EXERCISE REQUIREMENTS: In the records below, find the line with "buf_4 | 3 | 69 |" and the line with "worst min register"; return exactly those lines and every line between them.

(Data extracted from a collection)
=== Begin Enclosure ===

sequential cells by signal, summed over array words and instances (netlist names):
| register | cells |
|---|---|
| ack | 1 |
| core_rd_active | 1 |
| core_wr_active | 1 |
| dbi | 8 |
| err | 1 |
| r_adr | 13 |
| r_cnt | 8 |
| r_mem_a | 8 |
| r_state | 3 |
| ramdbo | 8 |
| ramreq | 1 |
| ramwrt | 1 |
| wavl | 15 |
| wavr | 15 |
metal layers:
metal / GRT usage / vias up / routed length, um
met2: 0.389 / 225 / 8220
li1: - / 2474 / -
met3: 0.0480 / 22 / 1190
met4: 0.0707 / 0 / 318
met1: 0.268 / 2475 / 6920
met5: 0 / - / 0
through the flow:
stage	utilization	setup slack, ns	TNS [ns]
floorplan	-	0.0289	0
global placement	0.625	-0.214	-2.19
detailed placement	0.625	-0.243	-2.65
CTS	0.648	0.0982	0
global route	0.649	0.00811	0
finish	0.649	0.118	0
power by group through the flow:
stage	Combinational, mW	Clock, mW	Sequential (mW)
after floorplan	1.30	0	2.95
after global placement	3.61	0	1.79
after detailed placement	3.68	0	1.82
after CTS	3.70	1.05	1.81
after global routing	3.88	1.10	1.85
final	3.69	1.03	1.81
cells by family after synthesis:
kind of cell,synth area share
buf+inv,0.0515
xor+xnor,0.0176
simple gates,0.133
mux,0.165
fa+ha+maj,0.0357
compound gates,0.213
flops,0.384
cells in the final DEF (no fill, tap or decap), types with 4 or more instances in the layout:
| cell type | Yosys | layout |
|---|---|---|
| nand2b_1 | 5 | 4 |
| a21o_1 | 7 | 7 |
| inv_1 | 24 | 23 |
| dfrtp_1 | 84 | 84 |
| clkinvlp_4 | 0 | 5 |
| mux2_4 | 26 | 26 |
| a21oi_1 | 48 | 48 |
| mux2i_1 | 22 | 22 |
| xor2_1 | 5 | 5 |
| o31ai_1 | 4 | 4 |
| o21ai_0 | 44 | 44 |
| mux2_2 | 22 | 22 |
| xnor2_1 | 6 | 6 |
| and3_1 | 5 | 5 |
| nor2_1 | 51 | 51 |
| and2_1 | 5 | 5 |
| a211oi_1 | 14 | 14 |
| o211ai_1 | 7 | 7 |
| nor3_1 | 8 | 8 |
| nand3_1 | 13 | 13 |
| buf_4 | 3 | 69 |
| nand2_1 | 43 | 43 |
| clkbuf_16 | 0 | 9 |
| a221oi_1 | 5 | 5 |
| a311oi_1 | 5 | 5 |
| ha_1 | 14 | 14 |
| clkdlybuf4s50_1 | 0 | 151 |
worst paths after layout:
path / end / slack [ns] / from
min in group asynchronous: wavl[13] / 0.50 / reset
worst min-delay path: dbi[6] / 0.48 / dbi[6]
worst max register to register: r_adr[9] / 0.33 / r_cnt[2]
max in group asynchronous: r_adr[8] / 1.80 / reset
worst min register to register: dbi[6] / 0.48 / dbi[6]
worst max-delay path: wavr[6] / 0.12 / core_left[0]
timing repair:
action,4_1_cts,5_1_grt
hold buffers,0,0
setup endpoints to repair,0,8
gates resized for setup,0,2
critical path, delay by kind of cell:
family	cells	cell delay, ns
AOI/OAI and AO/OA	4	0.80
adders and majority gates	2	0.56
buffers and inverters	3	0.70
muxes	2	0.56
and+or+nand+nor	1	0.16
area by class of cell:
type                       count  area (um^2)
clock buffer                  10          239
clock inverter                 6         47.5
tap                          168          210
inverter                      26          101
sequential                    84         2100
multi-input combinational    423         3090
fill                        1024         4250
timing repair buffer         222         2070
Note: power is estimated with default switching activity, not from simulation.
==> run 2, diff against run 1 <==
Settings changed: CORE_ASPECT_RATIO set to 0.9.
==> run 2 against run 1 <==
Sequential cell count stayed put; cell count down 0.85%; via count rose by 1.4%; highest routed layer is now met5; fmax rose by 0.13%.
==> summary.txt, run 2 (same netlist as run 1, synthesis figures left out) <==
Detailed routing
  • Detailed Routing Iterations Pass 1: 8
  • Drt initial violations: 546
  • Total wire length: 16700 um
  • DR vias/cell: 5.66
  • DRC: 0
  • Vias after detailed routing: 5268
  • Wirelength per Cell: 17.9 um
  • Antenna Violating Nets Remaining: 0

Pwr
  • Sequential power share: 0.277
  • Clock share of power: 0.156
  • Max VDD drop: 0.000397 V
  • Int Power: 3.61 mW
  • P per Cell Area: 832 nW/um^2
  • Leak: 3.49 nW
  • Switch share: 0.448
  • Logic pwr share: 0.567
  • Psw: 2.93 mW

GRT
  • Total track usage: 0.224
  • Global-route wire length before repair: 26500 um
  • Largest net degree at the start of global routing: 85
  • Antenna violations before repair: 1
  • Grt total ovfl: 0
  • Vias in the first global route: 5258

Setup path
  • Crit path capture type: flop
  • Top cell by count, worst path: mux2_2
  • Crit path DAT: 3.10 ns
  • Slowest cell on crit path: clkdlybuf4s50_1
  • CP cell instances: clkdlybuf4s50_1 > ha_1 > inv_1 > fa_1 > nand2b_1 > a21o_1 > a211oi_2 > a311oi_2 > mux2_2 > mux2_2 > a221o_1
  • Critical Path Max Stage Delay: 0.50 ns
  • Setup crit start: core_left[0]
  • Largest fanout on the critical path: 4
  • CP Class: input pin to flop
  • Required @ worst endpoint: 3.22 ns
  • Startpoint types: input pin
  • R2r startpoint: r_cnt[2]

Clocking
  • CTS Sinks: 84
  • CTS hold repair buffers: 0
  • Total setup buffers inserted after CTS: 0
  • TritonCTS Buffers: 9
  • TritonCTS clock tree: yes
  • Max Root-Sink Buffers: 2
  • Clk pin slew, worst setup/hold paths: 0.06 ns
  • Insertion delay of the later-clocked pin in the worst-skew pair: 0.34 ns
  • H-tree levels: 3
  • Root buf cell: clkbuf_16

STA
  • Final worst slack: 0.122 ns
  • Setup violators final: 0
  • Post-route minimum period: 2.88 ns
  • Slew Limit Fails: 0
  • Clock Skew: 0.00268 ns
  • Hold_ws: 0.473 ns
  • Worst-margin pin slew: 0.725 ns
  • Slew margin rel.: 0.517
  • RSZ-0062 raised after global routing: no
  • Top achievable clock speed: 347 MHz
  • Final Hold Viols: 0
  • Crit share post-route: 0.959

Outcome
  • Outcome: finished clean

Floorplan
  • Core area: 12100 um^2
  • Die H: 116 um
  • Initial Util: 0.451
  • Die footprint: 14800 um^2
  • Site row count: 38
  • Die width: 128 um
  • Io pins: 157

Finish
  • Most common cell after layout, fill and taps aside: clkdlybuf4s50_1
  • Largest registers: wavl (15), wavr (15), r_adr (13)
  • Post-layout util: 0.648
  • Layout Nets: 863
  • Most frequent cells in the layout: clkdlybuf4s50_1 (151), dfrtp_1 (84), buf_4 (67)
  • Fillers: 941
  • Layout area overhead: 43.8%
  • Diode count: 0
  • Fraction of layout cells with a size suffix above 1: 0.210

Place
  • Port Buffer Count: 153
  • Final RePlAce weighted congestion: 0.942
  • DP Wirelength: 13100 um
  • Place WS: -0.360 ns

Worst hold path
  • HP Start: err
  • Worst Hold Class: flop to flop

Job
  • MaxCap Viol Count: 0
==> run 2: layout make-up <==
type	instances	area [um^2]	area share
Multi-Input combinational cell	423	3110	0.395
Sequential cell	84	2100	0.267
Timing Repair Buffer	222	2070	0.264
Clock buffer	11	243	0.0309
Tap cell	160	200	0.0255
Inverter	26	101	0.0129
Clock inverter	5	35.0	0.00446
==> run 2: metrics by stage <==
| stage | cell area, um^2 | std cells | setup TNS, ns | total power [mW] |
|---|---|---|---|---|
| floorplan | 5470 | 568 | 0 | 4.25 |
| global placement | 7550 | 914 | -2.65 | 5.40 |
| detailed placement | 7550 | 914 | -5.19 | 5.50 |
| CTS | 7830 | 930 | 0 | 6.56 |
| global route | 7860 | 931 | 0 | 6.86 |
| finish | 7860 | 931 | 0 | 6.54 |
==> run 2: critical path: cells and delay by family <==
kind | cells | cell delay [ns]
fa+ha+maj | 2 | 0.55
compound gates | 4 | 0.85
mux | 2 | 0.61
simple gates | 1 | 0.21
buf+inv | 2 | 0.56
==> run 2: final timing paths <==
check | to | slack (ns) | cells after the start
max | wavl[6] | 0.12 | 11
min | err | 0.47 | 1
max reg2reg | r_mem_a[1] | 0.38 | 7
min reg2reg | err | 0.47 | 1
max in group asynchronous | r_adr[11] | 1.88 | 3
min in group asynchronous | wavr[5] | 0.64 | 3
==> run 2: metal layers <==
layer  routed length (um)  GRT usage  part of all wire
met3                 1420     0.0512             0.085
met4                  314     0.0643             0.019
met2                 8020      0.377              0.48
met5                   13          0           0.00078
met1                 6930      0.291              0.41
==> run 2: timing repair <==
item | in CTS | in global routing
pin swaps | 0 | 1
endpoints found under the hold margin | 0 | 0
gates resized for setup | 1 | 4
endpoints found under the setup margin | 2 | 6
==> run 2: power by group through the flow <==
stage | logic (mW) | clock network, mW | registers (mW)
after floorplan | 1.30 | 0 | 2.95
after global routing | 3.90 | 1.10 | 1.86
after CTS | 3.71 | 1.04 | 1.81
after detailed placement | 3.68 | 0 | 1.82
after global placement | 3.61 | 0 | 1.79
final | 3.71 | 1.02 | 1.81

=== End Enclosure ===

SOLUTION FOR THIS EXERCISE:
| buf_4 | 3 | 69 |
| nand2_1 | 43 | 43 |
| clkbuf_16 | 0 | 9 |
| a221oi_1 | 5 | 5 |
| a311oi_1 | 5 | 5 |
| ha_1 | 14 | 14 |
| clkdlybuf4s50_1 | 0 | 151 |
worst paths after layout:
path / end / slack [ns] / from
min in group asynchronous: wavl[13] / 0.50 / reset
worst min-delay path: dbi[6] / 0.48 / dbi[6]
worst max register to register: r_adr[9] / 0.33 / r_cnt[2]
max in group asynchronous: r_adr[8] / 1.80 / reset
worst min register to register: dbi[6] / 0.48 / dbi[6]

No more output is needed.